Sonder, a San Francisco-based startup that leases apartments and flips them into short-term rentals, closed on a $210 million funding round.
A hotel-room-style listing startup just obtained unicorn status.
Sonder, a San Francisco-based startup with a platform that leases apartments and transforms them into furnished short-term rentals, closed on a $210 million funding at a $1 billion valuation, the company said Thursday.
Sonder’s big funding round signals confidence in the hospitality startup that is competing with Airbnb, which largely draws income from fees it charges renters and hosts.
Unlike Airbnb, Sonder relies on an asset-heavy model that draws some comparisons to WeWork, which also leases space, outfits them and then rents them to end users.
Sonder entered the New York market last year after signing a lease at 20 Broad Street and has side-stepped the city’s strict short-term rental laws by occupying buildings that meet the zoning and building requirements of a hotel.

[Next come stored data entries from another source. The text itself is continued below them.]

## config.mk

```make
export PLATFORM = sky130hd
export DESIGN_NAME = rgb_to_ansi_color_stream
export DESIGN_NICKNAME = d
export VERILOG_FILES = /design/src/rtac_pkg.sv /design/src/rtac_front.sv /design/src/rtac_queue.sv /design/src/rtac_back.sv /design/src/rgb_to_ansi_color_stream.sv
export VERILOG_INCLUDE_DIRS = /design/src /design/src/src
export SDC_FILE = /design/constraint.sdc
export NUM_CORES = 2
export LEC_CHECK = 0
export BUFFER_PORTS_ARGS = -buffer_cell sky130_fd_sc_hd__buf_2
export CAP_MARGIN = 5
export CELL_PAD_IN_SITES_DETAIL_PLACEMENT = 1
export CELL_PAD_IN_SITES_GLOBAL_PLACEMENT = 2
export CORE_MARGIN = 5
export CORE_UTILIZATION = 47
export CTS_BUF_LIST = sky130_fd_sc_hd__clkbuf_8
export DETAILED_ROUTE_END_ITERATION = 16
export MAX_ROUTING_LAYER = met4
export PLACE_DENSITY = 0.95
export SYNTH_ARGS = -nofsm -noshare
export SYNTH_HDL_FRONTEND = slang
export SYNTH_SLANG_ARGS = --single-unit
```

## constraint.sdc

```tcl
create_clock -name clk -period 19.3 [get_ports clk]
set_input_delay 3.86 -clock clk [delete_from_list [all_inputs] [get_ports clk]]
set_output_delay 3.86 -clock clk [all_outputs]
set_load 0.02 [all_outputs]
```

## src/rgb_to_ansi_color_stream_defines.svh

```systemverilog
// Assertion macros for the RGB to terminal colour quantiser.
// Taken in by every RTL file that carries concurrent checks.
`ifndef RGB_TO_ANSI_COLOR_STREAM_DEFINES_SVH
`define RGB_TO_ANSI_COLOR_STREAM_DEFINES_SVH

// Antecedent and consequent in the same cycle.
`define RTAC_ASSERT_SAME(lbl, clk_s, rstn_s, ante, cons) \
    lbl: assert property (@(posedge clk_s) disable iff (!rstn_s) (ante) |-> (cons)) \
        else $error("rtac: same-cycle check failed");

// Consequent in the cycle after the antecedent.
`define RTAC_ASSERT_NEXT(lbl, clk_s, rstn_s, ante, cons) \
    lbl: assert property (@(posedge clk_s) disable iff (!rstn_s) (ante) |=> (cons)) \
        else $error("rtac: next-cycle check failed");

`endif

```

## src/rtac_pkg.sv

```systemverilog
// Shared types, codes and colour functions of the terminal colour quantiser.
// No dependencies; used by every RTL module of the block.
`default_nettype none

package rtac_pkg;

    typedef struct packed {
        logic [7:0] pixel_red;
        logic [7:0] pixel_green;
        logic [7:0] pixel_blue;
        logic       overlay_present;
        logic [7:0] overlay_alpha;
        logic [7:0] overlay_red;
        logic [7:0] overlay_green;
        logic [7:0] overlay_blue;
        logic       frame_first;
        logic       row_last;
        logic       frame_last;
    } px_t;

    typedef struct packed {
        logic       home_cursor;
        logic [1:0] colour_action;
        logic [7:0] palette_index;
        logic [7:0] true_red;
        logic [7:0] true_green;
        logic [7:0] true_blue;
        logic [7:0] glyph;
        logic [1:0] row_ending;
        logic       frame_done;
    } cmd_t;

    // Classified cell, front to back
    typedef struct packed {
        logic        first;
        logic        last;
        logic        row_last;
        logic [1:0]  kind;
        logic [7:0]  index;
        logic [23:0] rgb;
    } cls_t;

    localparam logic [1:0] ACT_NONE       = 2'd0;
    localparam logic [1:0] ACT_BACKGROUND = 2'd1;
    localparam logic [1:0] ACT_PALETTE    = 2'd2;
    localparam logic [1:0] ACT_TRUE       = 2'd3;

    localparam logic [1:0] MODE_PALETTE = 2'd0;
    localparam logic [1:0] MODE_GRAY    = 2'd1;
    localparam logic [1:0] MODE_TRUE    = 2'd2;

    localparam logic [1:0] END_NONE       = 2'd0;
    localparam logic [1:0] END_CRLF       = 2'd1;
    localparam logic [1:0] END_ATTR_RESET = 2'd2;

    localparam logic REG_RENDER_MODE = 1'b0;
    localparam logic REG_CELL_GLYPH  = 1'b1;

    localparam logic [7:0] GLYPH_SPACE = 8'd32;
    localparam logic [7:0] FULL_ALPHA  = 8'd255;

    localparam logic [15:0] LUMA_R = 16'd77;
    localparam logic [15:0] LUMA_G = 16'd150;
    localparam logic [15:0] LUMA_B = 16'd29;

    localparam logic [7:0] IDX_BLACK     = 8'd16;
    localparam logic [7:0] IDX_WHITE     = 8'd231;
    localparam logic [7:0] IDX_GRAY_BASE = 8'd232;
    localparam logic [7:0] GRAY_LOW      = 8'd8;
    localparam logic [7:0] GRAY_HIGH     = 8'd248;
    localparam logic [7:0] CUBE_R_STEP   = 8'd36;
    localparam logic [7:0] CUBE_G_STEP   = 8'd6;
    localparam logic [15:0] RECIP_TEN    = 16'd205;  // x/10 == (x*205)>>11 for x < 1029

    // c5*255/31 for each 5-bit level
    localparam logic [7:0] C8_LUT [32] = '{
        8'd0,   8'd8,   8'd16,  8'd24,  8'd32,  8'd41,  8'd49,  8'd57,
        8'd65,  8'd74,  8'd82,  8'd90,  8'd98,  8'd106, 8'd115, 8'd123,
        8'd131, 8'd139, 8'd148, 8'd156, 8'd164, 8'd172, 8'd180, 8'd189,
        8'd197, 8'd205, 8'd213, 8'd222, 8'd230, 8'd238, 8'd246, 8'd255
    };

    // x/255 for x <= 255*255
    function automatic logic [7:0] div255(input logic [15:0] x);
        logic [16:0] t;
        t = {1'b0, x} + 17'(x[15:8]) + 17'd1;
        return t[15:8];
    endfunction

    function automatic logic [7:0] gray_ramp(input logic [7:0] v);
        logic [15:0] m;
        m = 16'(v - GRAY_LOW) * RECIP_TEN;
        if (v < GRAY_LOW)
            return IDX_BLACK;
        else if (v >= GRAY_HIGH)
            return IDX_WHITE;
        else
            return IDX_GRAY_BASE + 8'(m[15:11]);
    endfunction

    // floor(c8*5/255)
    function automatic logic [7:0] cube_level(input logic [7:0] c8);
        if (c8 == 8'd255)      return 8'd5;
        else if (c8 >= 8'd204) return 8'd4;
        else if (c8 >= 8'd153) return 8'd3;
        else if (c8 >= 8'd102) return 8'd2;
        else if (c8 >= 8'd51)  return 8'd1;
        else                   return 8'd0;
    endfunction

    function automatic logic [7:0] palette_of(input logic [23:0] rgb);
        logic [7:0] r8, g8, b8;
        r8 = C8_LUT[rgb[23:19]];
        g8 = C8_LUT[rgb[15:11]];
        b8 = C8_LUT[rgb[7:3]];
        if (rgb[23:19] == rgb[15:11] && rgb[15:11] == rgb[7:3])
            return gray_ramp(r8);
        else
            return IDX_BLACK + cube_level(r8) * CUBE_R_STEP
                 + cube_level(g8) * CUBE_G_STEP + cube_level(b8);
    endfunction

    function automatic logic [7:0] gray_of(input logic [23:0] rgb);
        logic [15:0] y;
        y = 16'(rgb[23:16]) * LUMA_R + 16'(rgb[15:8]) * LUMA_G + 16'(rgb[7:0]) * LUMA_B;
        return gray_ramp(y[15:8]);
    endfunction

endpackage

`default_nettype wire

```

## src/rtac_front.sv

```systemverilog
// Front end: takes pixels, blends the overlay, classifies the colour.
// Uses rtac_pkg; pushes into rtac_queue against a credit count.
`default_nettype none
`include "rgb_to_ansi_color_stream_defines.svh"

module rtac_front #(
    parameter int DEPTH = 4,
    parameter int CNT_W = 3
) (
    input  wire logic             clk,
    input  wire logic             rst_n,
    input  wire logic             px_valid,
    output logic                  px_stall,
    input  wire rtac_pkg::px_t    px,
    input  wire logic [1:0]       mode,
    input  wire logic [CNT_W-1:0] count,
    output logic                  push,
    output rtac_pkg::cls_t        push_data
);

    logic              v1_reg, v2_reg;
    logic [15:0]       sum_r_reg, sum_g_reg, sum_b_reg;
    logic              first1_reg, last1_reg, row1_reg;
    logic [23:0]       rgb2_reg;
    logic              first2_reg, last2_reg, row2_reg;
    logic [CNT_W:0]    inflight;
    logic              accept;
    logic [7:0]        alpha_eff;
    logic [7:0]        alpha_inv;

    // Items in the two stages hold a queue slot in advance
    assign inflight = (CNT_W+1)'(v1_reg) + (CNT_W+1)'(v2_reg) + (CNT_W+1)'(count);
    assign px_stall = inflight >= (CNT_W+1)'(DEPTH);
    assign accept   = px_valid && !px_stall;

    // Zero alpha reduces the blend to the plain pixel
    assign alpha_eff = (px.overlay_present && px.overlay_alpha != 8'd0) ? px.overlay_alpha
                                                                          : 8'd0;
    assign alpha_inv = rtac_pkg::FULL_ALPHA - alpha_eff;

    always_ff @(posedge clk or negedge rst_n)
    begin
        if (!rst_n)
        begin
            v1_reg <= 1'b0;
            v2_reg <= 1'b0;
        end
        else
        begin
            v1_reg <= accept;
            v2_reg <= v1_reg;
        end
    end

    always_ff @(posedge clk)
    begin
        sum_r_reg  <= 16'(px.overlay_red) * 16'(alpha_eff)
                    + 16'(px.pixel_red) * 16'(alpha_inv);
        sum_g_reg  <= 16'(px.overlay_green) * 16'(alpha_eff)
                    + 16'(px.pixel_green) * 16'(alpha_inv);
        sum_b_reg  <= 16'(px.overlay_blue) * 16'(alpha_eff)
                    + 16'(px.pixel_blue) * 16'(alpha_inv);
        first1_reg <= px.frame_first;
        last1_reg  <= px.frame_last;
        row1_reg   <= px.row_last;
        rgb2_reg   <= {rtac_pkg::div255(sum_r_reg), rtac_pkg::div255(sum_g_reg),
                       rtac_pkg::div255(sum_b_reg)};
        first2_reg <= first1_reg;
        last2_reg  <= last1_reg;
        row2_reg   <= row1_reg;
    end

    always_comb
    begin
        push_data.first    = first2_reg;
        push_data.last     = last2_reg;
        push_data.row_last = row2_reg;
        push_data.rgb      = rgb2_reg;
        if (mode == rtac_pkg::MODE_GRAY)
            push_data.index = rtac_pkg::gray_of(rgb2_reg);
        else
            push_data.index = rtac_pkg::palette_of(rgb2_reg);
        if (rgb2_reg == 24'd0)
            push_data.kind = rtac_pkg::ACT_BACKGROUND;
        else if (mode == rtac_pkg::MODE_TRUE)
            push_data.kind = rtac_pkg::ACT_TRUE;
        else
            push_data.kind = rtac_pkg::ACT_PALETTE;
    end

    assign push = v2_reg;

endmodule

`default_nettype wire

```

## src/rtac_queue.sv

```systemverilog
// Short queue between the front and back ends of the colour quantiser.
// Uses rtac_pkg for the entry type and the shared assertion macros.
`default_nettype none
`include "rgb_to_ansi_color_stream_defines.svh"

module rtac_queue #(
    parameter int DEPTH = 4,
    parameter int CNT_W = 3
) (
    input  wire logic             clk,
    input  wire logic             rst_n,
    input  wire logic             push,
    input  wire rtac_pkg::cls_t   push_data,
    input  wire logic             pop,
    output rtac_pkg::cls_t        head,
    output logic                  nonempty,
    output logic [CNT_W-1:0]      count
);

    localparam int PTR_W = (DEPTH > 1) ? $clog2(DEPTH) : 1;

    rtac_pkg::cls_t     store [DEPTH];
    logic [PTR_W-1:0]   wr_ptr_reg, wr_ptr_next;
    logic [PTR_W-1:0]   rd_ptr_reg, rd_ptr_next;
    logic [CNT_W-1:0]   count_reg, count_next;

    always_comb
    begin
        wr_ptr_next = wr_ptr_reg;
        rd_ptr_next = rd_ptr_reg;
        count_next  = count_reg;
        if (push)
            wr_ptr_next = (wr_ptr_reg == PTR_W'(DEPTH - 1)) ? '0 : wr_ptr_reg + 1'b1;
        if (pop)
            rd_ptr_next = (rd_ptr_reg == PTR_W'(DEPTH - 1)) ? '0 : rd_ptr_reg + 1'b1;
        if (push && !pop)
            count_next = count_reg + 1'b1;
        else if (pop && !push)
            count_next = count_reg - 1'b1;
    end

    always_ff @(posedge clk or negedge rst_n)
    begin
        if (!rst_n)
        begin
            wr_ptr_reg <= '0;
            rd_ptr_reg <= '0;
            count_reg  <= '0;
        end
        else
        begin
            wr_ptr_reg <= wr_ptr_next;
            rd_ptr_reg <= rd_ptr_next;
            count_reg  <= count_next;
        end
    end

    always_ff @(posedge clk)
    begin
        if (push)
            store[wr_ptr_reg] <= push_data;
    end

    assign head     = store[rd_ptr_reg];
    assign nonempty = count_reg != '0;
    assign count    = count_reg;

    `RTAC_ASSERT_SAME(a_q_no_overflow, clk, rst_n, push, count_reg < CNT_W'(DEPTH))
    `RTAC_ASSERT_SAME(a_q_no_underflow, clk, rst_n, pop, count_reg != '0)

endmodule

`default_nettype wire

```

## src/rtac_back.sv

```systemverilog
// Back end: suppresses repeated colour commands and builds the result.
// Uses rtac_pkg; pops rtac_queue into a single output register.
`default_nettype none
`include "rgb_to_ansi_color_stream_defines.svh"

module rtac_back (
    input  wire logic             clk,
    input  wire logic             rst_n,
    input  wire rtac_pkg::cls_t   head,
    input  wire logic             nonempty,
    output logic                  pop,
    input  wire logic [7:0]       cell_glyph,
    output logic                  cmd_valid,
    input  wire logic             cmd_stall,
    output rtac_pkg::cmd_t        cmd
);

    logic             out_valid_reg;
    rtac_pkg::cmd_t   out_reg, out_next;
    logic [1:0]       prev_kind_reg, prev_kind_next;
    logic [7:0]       prev_index_reg, prev_index_next;
    logic [23:0]      prev_rgb_reg, prev_rgb_next;
    logic [1:0]       kind_seen;
    logic             issue;

    assign pop = nonempty && (!out_valid_reg || !cmd_stall);

    always_comb
    begin
        // Frame start forgets the remembered colour before deciding
        kind_seen = head.first ? rtac_pkg::ACT_NONE : prev_kind_reg;
        case (head.kind)
            rtac_pkg::ACT_BACKGROUND: issue = kind_seen != rtac_pkg::ACT_BACKGROUND;
            rtac_pkg::ACT_TRUE:       issue = kind_seen != rtac_pkg::ACT_TRUE
                                           || prev_rgb_reg != head.rgb;
            default:                  issue = kind_seen != rtac_pkg::ACT_PALETTE
                                           || prev_index_reg != head.index;
        endcase

        prev_kind_next  = kind_seen;
        prev_index_next = prev_index_reg;
        prev_rgb_next   = prev_rgb_reg;
        if (issue)
        begin
            prev_kind_next = head.kind;
            if (head.kind == rtac_pkg::ACT_TRUE)
                prev_rgb_next = head.rgb;
            if (head.kind == rtac_pkg::ACT_PALETTE)
                prev_index_next = head.index;
        end
        // The attribute reset at frame end invalidates the remembered colour
        if (head.last)
            prev_kind_next = rtac_pkg::ACT_NONE;

        out_next.home_cursor   = head.first;
        out_next.colour_action = issue ? head.kind : rtac_pkg::ACT_NONE;
        out_next.palette_index = (issue && head.kind == rtac_pkg::ACT_PALETTE) ? head.index
                                                                               : 8'd0;
        {out_next.true_red, out_next.true_green, out_next.true_blue} =
            (issue && head.kind == rtac_pkg::ACT_TRUE) ? head.rgb : 24'd0;
        out_next.glyph         = (cell_glyph == 8'd0) ? rtac_pkg::GLYPH_SPACE : cell_glyph;
        if (head.last)
            out_next.row_ending = rtac_pkg::END_ATTR_RESET;
        else if (head.row_last)
            out_next.row_ending = rtac_pkg::END_CRLF;
        else
            out_next.row_ending = rtac_pkg::END_NONE;
        out_next.frame_done    = head.last;
    end

    always_ff @(posedge clk or negedge rst_n)
    begin
        if (!rst_n)
        begin
            out_valid_reg  <= 1'b0;
            prev_kind_reg  <= rtac_pkg::ACT_NONE;
            prev_index_reg <= 8'd0;
            prev_rgb_reg   <= 24'd0;
        end
        else
        begin
            if (pop)
            begin
                out_valid_reg  <= 1'b1;
                prev_kind_reg  <= prev_kind_next;
                prev_index_reg <= prev_index_next;
                prev_rgb_reg   <= prev_rgb_next;
            end
            else if (!cmd_stall)
                out_valid_reg <= 1'b0;
        end
    end

    always_ff @(posedge clk)
    begin
        if (pop)
            out_reg <= out_next;
    end

    assign cmd_valid = out_valid_reg;
    assign cmd       = out_reg;

    `RTAC_ASSERT_NEXT(a_bk_frame_end_forgets, clk, rst_n, pop && head.last, prev_kind_reg == rtac_pkg::ACT_NONE)
    `RTAC_ASSERT_NEXT(a_bk_frame_start_issues, clk, rst_n, pop && head.first, out_reg.colour_action != rtac_pkg::ACT_NONE)
    `RTAC_ASSERT_NEXT(a_bk_issue_remembered, clk, rst_n, pop && issue, prev_kind_reg == $past(head.kind) || $past(head.last))

endmodule

`default_nettype wire

```

## src/rgb_to_ansi_color_stream.sv

```systemverilog
// Top level of the RGB to terminal colour quantiser: config registers and
// the front, queue and back ends. Depends on rtac_pkg and the rtac_* modules.
//
//  Channel | Signals                          | Direction | Moves
//  --------+----------------------------------+-----------+---------------------------
//  pixel   | px_valid, px_stall, px           | in        | one cell per transaction
//  command | cmd_valid, cmd_stall, cmd        | out       | one result per transaction
//  config  | psel, penable, pwrite, paddr ... | in/out    | register write or read
//
// cmd_valid rises once a cell has passed the front stages, the queue entry and the output
// register; one cell per cycle is sustained while the command side takes results.
// The front keeps QUEUE_DEPTH slots in credit: its two stages plus the queue.
// px_stall rises when that credit is used up; cmd_stall holds the output
// register and backs the queue up. Reset clears the queue, the stage valids,
// the remembered colour and both registers; no clearing pass is needed.
`default_nettype none

module rgb_to_ansi_color_stream #(
    parameter int QUEUE_DEPTH = 4
) (
    input  wire logic            clk,
    input  wire logic            rst_n,
    input  wire logic            px_valid,
    output logic                 px_stall,
    input  wire rtac_pkg::px_t   px,
    output logic                 cmd_valid,
    input  wire logic            cmd_stall,
    output rtac_pkg::cmd_t       cmd,
    input  wire logic            psel,
    input  wire logic            penable,
    input  wire logic            pwrite,
    input  wire logic [2:0]      paddr,
    input  wire logic [31:0]     pwdata,
    output logic [31:0]          prdata,
    output logic                 pready
);

    localparam int CNT_W = $clog2(QUEUE_DEPTH + 1);

    logic [1:0]        render_mode_reg;
    logic [7:0]        cell_glyph_reg;
    logic              push, pop, nonempty;
    rtac_pkg::cls_t    push_data, head;
    logic [CNT_W-1:0]  count;

    assign pready = 1'b1;

    always_ff @(posedge clk or negedge rst_n)
    begin
        if (!rst_n)
        begin
            render_mode_reg <= rtac_pkg::MODE_PALETTE;
            cell_glyph_reg  <= 8'd0;
        end
        else if (psel && penable && pwrite)
        begin
            unique case (paddr[2])
                rtac_pkg::REG_RENDER_MODE: render_mode_reg <= pwdata[1:0];
                rtac_pkg::REG_CELL_GLYPH:  cell_glyph_reg  <= pwdata[7:0];
                default:                   render_mode_reg <= render_mode_reg;
            endcase
        end
    end

    always_comb
    begin
        unique case (paddr[2])
            rtac_pkg::REG_RENDER_MODE: prdata = {30'd0, render_mode_reg};
            rtac_pkg::REG_CELL_GLYPH:  prdata = {24'd0, cell_glyph_reg};
            default:                   prdata = 32'd0;
        endcase
    end

    rtac_front #(
        .DEPTH (QUEUE_DEPTH),
        .CNT_W (CNT_W)
    ) u_front (
        .clk       (clk),
        .rst_n     (rst_n),
        .px_valid  (px_valid),
        .px_stall  (px_stall),
        .px        (px),
        .mode      (render_mode_reg),
        .count     (count),
        .push      (push),
        .push_data (push_data)
    );

    rtac_queue #(
        .DEPTH (QUEUE_DEPTH),
        .CNT_W (CNT_W)
    ) u_queue (
        .clk       (clk),
        .rst_n     (rst_n),
        .push      (push),
        .push_data (push_data),
        .pop       (pop),
        .head      (head),
        .nonempty  (nonempty),
        .count     (count)
    );

    rtac_back u_back (
        .clk        (clk),
        .rst_n      (rst_n),
        .head       (head),
        .nonempty   (nonempty),
        .pop        (pop),
        .cell_glyph (cell_glyph_reg),
        .cmd_valid  (cmd_valid),
        .cmd_stall  (cmd_stall),
        .cmd        (cmd)
    );

endmodule

`default_nettype wire

```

Airbnb, which is now valued around $38 billion, has been forced to tighten its policies in the city, where the laws restrict short-term rentals unless the owner of a home lives there.
Sonder says that it manages more than 8,500 units in 711 buildings. It currently has locations in 20 cities and said it recently signed leases in Philadelphia, Chicago, Seattle, Dubai and Dublin.
The company has raised a total $400 million, which includes an $85 million series C fundraise last August. The latest funding round was backed by Fidelity, Valor Equity Partners, Atreides Capital, ARod Corp and the Pritzker family through Tao Capital Partners. Its early stage investors, Spark Capital and Greenoaks Capital, also participated.
In addition to the $210 million fundraise, an additional $15 million in equity will be provided by developers who are partnering with the firm.